Perioperative care should consider immunonutrition as patients undergoing total joint arthroplasty (TJA) are more susceptible to an altered immune environment, complicating postoperative recovery. Challenging comorbidities commonly found, such as osteoporosis, diabetes, and obesity, can increase the risk of postoperative complications, especially with poor nutrition and vitamin or mineral deficiencies. Understanding these complexities, the importance of immunonutrition in TJA is evident in regard to its role in immune dysfunction and inflammation, metabolic imbalance, and delayed healing, and that appropriate supplementation supports a more favorable recovery environment.
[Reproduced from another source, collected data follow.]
What follows belongs to an exercise in optimizing a design on an open flow for small area, a short achievable clock period and few clock cycles; a production flow would make more cautious choices. Where RTL was checked, it was by simulation tests only, not by an equivalence proof against the original.

==> flow/design.v <==
module sisb_alu (
    input  wire        clk,
    input  wire        rst,           
    input  wire        in_valid,
    output wire        in_ready,
    input  wire [3:0]  in_op,
    input  wire [15:0] in_a,
    input  wire [15:0] in_b,
    output reg         out_valid,
    output reg  [15:0] out_result,
    output reg         out_ovf,
    output reg         out_fatal,
    output reg  [1:0]  out_cause
);
    function [3:0] msb16(input [15:0] x);
        reg h8, h4, h2, h1;
        reg [7:0] y8;
        reg [3:0] y4;
        reg [1:0] y2;
        begin
            h8 = |x[15:8];  y8 = h8 ? x[15:8] : x[7:0];
            h4 = |y8[7:4];  y4 = h4 ? y8[7:4] : y8[3:0];
            h2 = |y4[3:2];  y2 = h2 ? y4[3:2] : y4[1:0];
            h1 = y2[1];
            msb16 = {h8, h4, h2, h1};
        end
    endfunction
    function [15:0] lenval(input [15:0] x);
        reg [15:0] n, pre;
        integer i;
        begin
            n = ~x;
            pre[0] = 1'b1;
            for (i = 1; i < 16; i = i + 1) pre[i] = pre[i-1] & n[i-1];
            lenval = x[15] ? (n | pre) : x;
        end
    endfunction
    function [5:0] booth(input [4:0] w);
        begin
            booth[5] = w[3] ^ w[2];
            booth[4] = (w[4] & ~w[3] & ~w[2]) | (~w[4] & w[3] & w[2]);
            booth[3] = w[4];
            booth[2] = w[1] ^ w[0];
            booth[1] = (w[2] & ~w[1] & ~w[0]) | (~w[2] & w[1] & w[0]);
            booth[0] = w[2];
        end
    endfunction
    function [4:0] window(input [15:0] v, input [1:0] g);
        reg [16:0] vx;
        begin
            vx = {v, 1'b0};
            case (g)
                2'd0: window = vx[4:0];
                2'd1: window = vx[8:4];
                2'd2: window = vx[12:8];
                default: window = vx[16:12];
            endcase
        end
    endfunction
    function [1:0] ndig(input [15:0] x);
        begin
            if (x[15:3] == {13{x[15]}})      ndig = 2'd0;
            else if (x[15:7] == {9{x[15]}})  ndig = 2'd1;
            else if (x[15:11] == {5{x[15]}}) ndig = 2'd2;
            else                             ndig = 2'd3;
        end
    endfunction
    reg        xv;           
    reg        xfirst;       
    reg        m_mul, m_div, m_pow;    
    reg        s_add, s_log, s_shl, s_shr;   
    reg        x_sub;        
    reg  [1:0] x_lsel;       
    reg        x_fatal;
    reg  [1:0] x_cause;
    reg        x_ovfc;       
    reg        d_sa, d_sb, d_rem;      
    reg        x_fill;       
    reg [15:0] xa, xm;
    reg [17:0] xb;           
    reg  [3:0] cnt;          
    reg  [3:0] d_ia;         
    reg        d_nza;        
    reg  [1:0] dc;           
    reg  [5:0] bsel;         
    reg        mfirst;       
    reg        ph;           
    wire [4:0]  d_diff  = {1'b0, d_ia} - {1'b0, cnt};
    wire        d_quick = ~d_nza | d_diff[4];           
    wire [3:0]  sh_amt  = m_div ? d_diff[3:0] : cnt;
    wire [17:0] shl_out = {{2{xb[15]}}, xb[15:0]} << sh_amt;
    wire        a_sub   = m_div ? (d_sa == d_sb) : x_sub;
    wire [17:0] add_y   = a_sub ? ~xb : xb;
    wire [17:0] add_x   = {{2{xa[15]}}, xa};
    wire [17:0] sum     = add_x + add_y + {17'd0, a_sub};
    wire        add_ovf = sum[16] ^ sum[15];
    wire [17:0] z_t = add_x ^ add_y;
    wire [17:0] z_c = {add_x[16:0] | add_y[16:0], a_sub};
    wire        sum_zero = (z_t == z_c);
    wire [15:0] fill_mask = ~(16'hFFFF << cnt);
    wire [15:0] shr_rev = shl_out[15:0] | (fill_mask & {16{x_fill}});
    reg  [15:0] shr_out;
    integer ri;
    always @(*) for (ri = 0; ri < 16; ri = ri + 1) shr_out[ri] = shr_rev[15 - ri];
    reg  [15:0] log_out;
    always @(*) begin
        case (x_lsel)
            2'd0:    log_out = xa & xb[15:0];
            2'd1:    log_out = xa | xb[15:0];
            default: log_out = xa ^ xb[15:0];
        endcase
    end
    wire        d_acc  = d_sa ? (sum[17] | sum_zero) : ~sum[17];
    wire [15:0] d_r_n  = d_acc ? sum[15:0] : xa;
    wire [15:0] q_in   = out_result;
    wire [14:0] q_neg_hi = ~q_in[14:0] + 15'd1;
    wire        qneg   = d_sa ^ d_sb;
    wire        d_last = (cnt == 4'd0);
    wire [15:0] d_res1 = (d_last & d_rem) ? sum[15:0] :
                         (d_last & qneg)  ? {~q_in[14:0], 1'b1} : {q_in[14:0], 1'b1};
    wire [15:0] d_res0 = (d_last & d_rem) ? xa :
                         (d_last & qneg)  ? {q_neg_hi, 1'b0} : {q_in[14:0], 1'b0};
    wire [15:0] d_res  = d_acc ? d_res1 : d_res0;
    wire        d_ovf  = ~d_rem & ~qneg & q_in[14];
    wire        bh_one = bsel[5], bh_two = bsel[4], bh_neg = bsel[3];
    wire        bl_one = bsel[2], bl_two = bsel[1], bl_neg = bsel[0];
    wire [21:0] mx  = {{6{xm[15]}}, xm};
    wire [21:0] mx2 = {{5{xm[15]}}, xm, 1'b0};
    wire [21:0] pph = ((bh_one ? mx : 22'd0) | (bh_two ? mx2 : 22'd0)) ^ {22{bh_neg}};
    wire [21:0] ppl = ((bl_one ? mx : 22'd0) | (bl_two ? mx2 : 22'd0)) ^ {22{bl_neg}};
    wire [15:0] p_in = mfirst ? 16'd0 : out_result;
    wire [21:0] pacc = {{2{p_in[15]}}, p_in, 1'b0, bh_neg, 1'b0, bl_neg};
    wire [21:0] mac  = pacc + {pph[19:0], 2'b00} + ppl;
    wire        mac_oor = (mac[21:15] != {7{mac[15]}});
    wire        st_in   = xfirst ? 1'b0 : out_ovf;
    wire        mac_ovf = st_in | mac_oor;
    wire        m_end   = (dc == 2'd0);           
    wire [15:0] msrc    = ph ? xa : xm;           
    wire [15:0] xbl     = {xb[14:0], 1'b0};
    wire        p_bit   = xbl[cnt];               
    wire        pow_last = m_end & (ph | ~p_bit) & (cnt == 4'd1);
    wire [1:0]  nd_xa   = ndig(xa);
    wire x_done = ~(m_mul | m_div | m_pow) | (m_mul & m_end)
                | (m_div & (xfirst ? d_quick : d_last))
                | (m_pow & pow_last);
    assign in_ready = ~xv | x_done;
    wire accept = in_valid & in_ready;
    wire i_add = (in_op == 4'h0), i_sub = (in_op == 4'h1), i_mul = (in_op == 4'h2);
    wire i_div = (in_op == 4'h3), i_pow = (in_op == 4'h4), i_rem = (in_op == 4'h5);
    wire i_and = (in_op == 4'h6), i_or  = (in_op == 4'h7), i_xor = (in_op == 4'h8);
    wire i_not = (in_op == 4'h9), i_shl = (in_op == 4'hA), i_shr = (in_op == 4'hB);
    wire i_rsv = (in_op[3:2] == 2'b11);
    wire i_dr  = i_div | i_rem;
    wire i_sh  = i_shl | i_shr;
    wire b_zero    = (in_b == 16'd0);
    wire b_one     = (in_b == 16'd1);
    wire shift_bad = (in_b[15:4] != 12'd0);
    wire fat_div   = i_dr & b_zero;
    wire fat_pow   = i_pow & in_b[15];
    wire fat_sh    = i_sh & shift_bad;
    wire i_fatal   = fat_div | fat_pow | fat_sh | i_rsv;
    wire [1:0] i_cause = i_rsv ? 2'd3 : fat_pow ? 2'd2 : fat_sh ? 2'd1 : 2'd0;
    wire [15:0] la = lenval(in_a);
    wire [15:0] lb = lenval(in_b);
    wire [3:0]  ia = msb16(la);
    wire [3:0]  ib = msb16(lb);
    wire a_zero  = (in_a == 16'd0);
    wire a_one   = (in_a == 16'd1);
    wire a_mone  = (in_a == 16'hFFFF);
    wire p_small = b_zero | b_one | a_zero | a_one | a_mone;
    wire p_evbig = ~in_a[0] & (in_b[15:4] != 12'd0);    
    wire p_gen   = i_pow & ~in_b[15] & ~p_small & ~p_evbig;
    wire [1:0] na = ndig(in_a);
    wire [1:0] nb = ndig(in_b);
    wire       mswap = (nb < na);    
    wire [5:0] bs_a  = booth(window(in_a, na));
    wire [5:0] bs_b  = booth(window(in_b, nb));
    reg [15:0] a_rev;
    integer ai;
    always @(*) for (ai = 0; ai < 16; ai = ai + 1) a_rev[ai] = in_a[15 - ai];
    wire [15:0] pow_small_val = b_zero ? 16'd1 : a_mone ? {{15{in_b[0]}}, 1'b1} : in_a;
    always @(posedge clk) begin
        if (rst) begin
            xv <= 1'b0;
            out_valid <= 1'b0;
        end else begin
            out_valid <= xv & x_done;
            if (accept) xv <= 1'b1;
            else if (x_done) xv <= 1'b0;
        end
    end
    always @(posedge clk) begin
        if (accept) begin
            xfirst  <= 1'b1;
            mfirst  <= 1'b1;
            ph      <= i_mul;
            dc      <= (i_mul & mswap) ? nb : na;
            bsel    <= (i_mul & mswap) ? bs_b : bs_a;
            m_mul   <= i_mul;
            m_div   <= i_dr & ~b_zero;
            m_pow   <= p_gen;
            s_add   <= i_add | i_sub;
            s_shl   <= i_shl & ~shift_bad;
            s_shr   <= i_shr & ~shift_bad;
            s_log   <= i_and | i_or | i_xor | i_not | (i_pow & ~in_b[15] & ~p_gen);
            x_sub   <= i_sub;
            x_lsel  <= i_and ? 2'd0 : (i_xor | i_not) ? 2'd2 : 2'd1;
            x_fatal <= i_fatal;
            x_cause <= i_cause;
            x_ovfc  <= i_pow & ~in_b[15] & ~p_small & p_evbig;
            d_sa    <= in_a[15];
            d_sb    <= in_b[15];
            d_rem   <= i_rem;
            d_ia    <= ia;
            d_nza   <= ~a_zero;
            x_fill  <= in_a[15];
            if (i_mul)
                xa <= mswap ? in_b : in_a;
            else if (i_pow & ~p_gen)
                xa <= (p_evbig & ~p_small) ? 16'd0 : pow_small_val;
            else
                xa <= in_a;
            if (i_shl)
                xb <= {2'b00, in_a};
            else if (i_shr)
                xb <= {2'b00, a_rev};
            else if (i_not)
                xb <= 18'h0FFFF;
            else if (i_pow & ~p_gen)
                xb <= 18'd0;
            else
                xb <= {{2{in_b[15]}}, in_b};
            xm <= (i_mul & ~mswap) ? in_b : in_a;
            if (i_sh)
                cnt <= in_b[3:0];
            else if (i_dr | i_pow)
                cnt <= ib;
            else
                cnt <= 4'd0;
        end else begin
            xfirst <= 1'b0;
            if (m_div) begin
                if (xfirst) begin
                    xb  <= shl_out;
                    cnt <= d_diff[3:0];
                end else begin
                    xa  <= d_r_n;
                    xb  <= {xb[17], xb[17:1]};
                    cnt <= cnt - 4'd1;
                end
            end
            if (m_mul | m_pow) begin
                dc     <= dc - 2'd1;
                bsel   <= booth(window(msrc, dc - 2'd1));
                mfirst <= m_end;
                if (m_pow & m_end) begin
                    xm <= mac[15:0];
                    if (~ph & p_bit) begin
                        ph   <= 1'b1;
                        dc   <= nd_xa;
                        bsel <= booth(window(xa, nd_xa));
                    end else begin
                        ph   <= 1'b0;
                        cnt  <= cnt - 4'd1;
                        dc   <= 2'd3;
                        bsel <= booth(mac[15:11]);
                    end
                end
            end
        end
    end
    always @(posedge clk) begin
        if (m_mul | m_pow) begin
            out_result <= mac[15:0];
            out_ovf    <= mac_ovf;
            out_fatal  <= 1'b0;
            out_cause  <= 2'd0;
        end else if (m_div) begin
            out_result <= xfirst ? ((d_quick & d_rem) ? xa : 16'd0) : d_res;
            out_ovf    <= ~xfirst & d_ovf;
            out_fatal  <= 1'b0;
            out_cause  <= 2'd0;
        end else begin
            out_result <= x_fatal ? 16'd0 :
                          s_add ? sum[15:0] :
                          s_shl ? shl_out[15:0] :
                          s_shr ? shr_out :
                          s_log ? log_out : 16'd0;
            out_ovf    <= ~x_fatal & (s_add ? add_ovf : x_ovfc);
            out_fatal  <= x_fatal;
            out_cause  <= x_fatal ? x_cause : 2'd0;
        end
    end
endmodule
What follows belongs to an exercise in optimizing a design on an open flow for small area, a short achievable clock period and few clock cycles; a production flow would make more cautious choices.
Only simulation tests tie the RTL to the original design; equivalence was not proved.
Power figures rest on the tool's default switching activity, not on a simulated workload.

### config.mk
export PLATFORM = sky130hd
export DESIGN_NAME = kbpe_rx
export DESIGN_NICKNAME = kbpe_rx
export VERILOG_FILES = /design/flow/design.v
export SDC_FILE = /design/flow/constraint.sdc
export NUM_CORES = 4
export LEC_CHECK = 0
export CAP_MARGIN = 20
export CORE_MARGIN = 2
export CORE_UTILIZATION = 40
export SLEW_MARGIN = 20
### constraint.sdc
create_clock -name core_clock -period 10.0 [get_ports {clk}]
set_input_delay 2.0000 -clock core_clock [delete_from_list [all_inputs] [get_ports {clk}]]
set_output_delay 2.0000 -clock core_clock [all_outputs]
set_load 0.01 [all_outputs]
The current, but limited, evidence consistently demonstrates that perioperative immunonutrition improves surgical outcomes in patients undergoing TJA. This presents as shortened hospital stays, reduced postoperative complications, and enhanced physiological recovery, which reduces healthcare costs and improves resource allocation. In addition, supplementation has been found to reduce muscle atrophy and improve the rate of return to functional mobility. This is critical for accelerating both postoperative rehabilitation times and a return to independence for patients. Evidence also indicates that tailored immunonutrition protocols enhance wound healing and may lead to improved implant acceptance. These findings highlight the practical value of immunonutrition and promote its consideration in standard TJA perioperative care.

Although immunonutrition is shown to be advantageous, several challenges must be addressed before it can be widely adopted. These challenges include the lack of standardized formulations, disparities in patient access, and the absence of a single consensus tool for identifying at-risk individuals. Tackling these obstacles would help ensure effective, efficient, and equitable administration of this intervention. Future research should be focused on large-scale clinical trials aimed at establishing evidence-based guidelines for patient screening, nutrient dosage, and timing of administration. This would not only solve the “at-risk identification” debate between common screening tools but would also serve as the crucial next step for integrating immunonutrition into ERAS protocols. Ultimately, immunonutrition must become a standardized way of providing perioperative care for patients undergoing TJA procedures.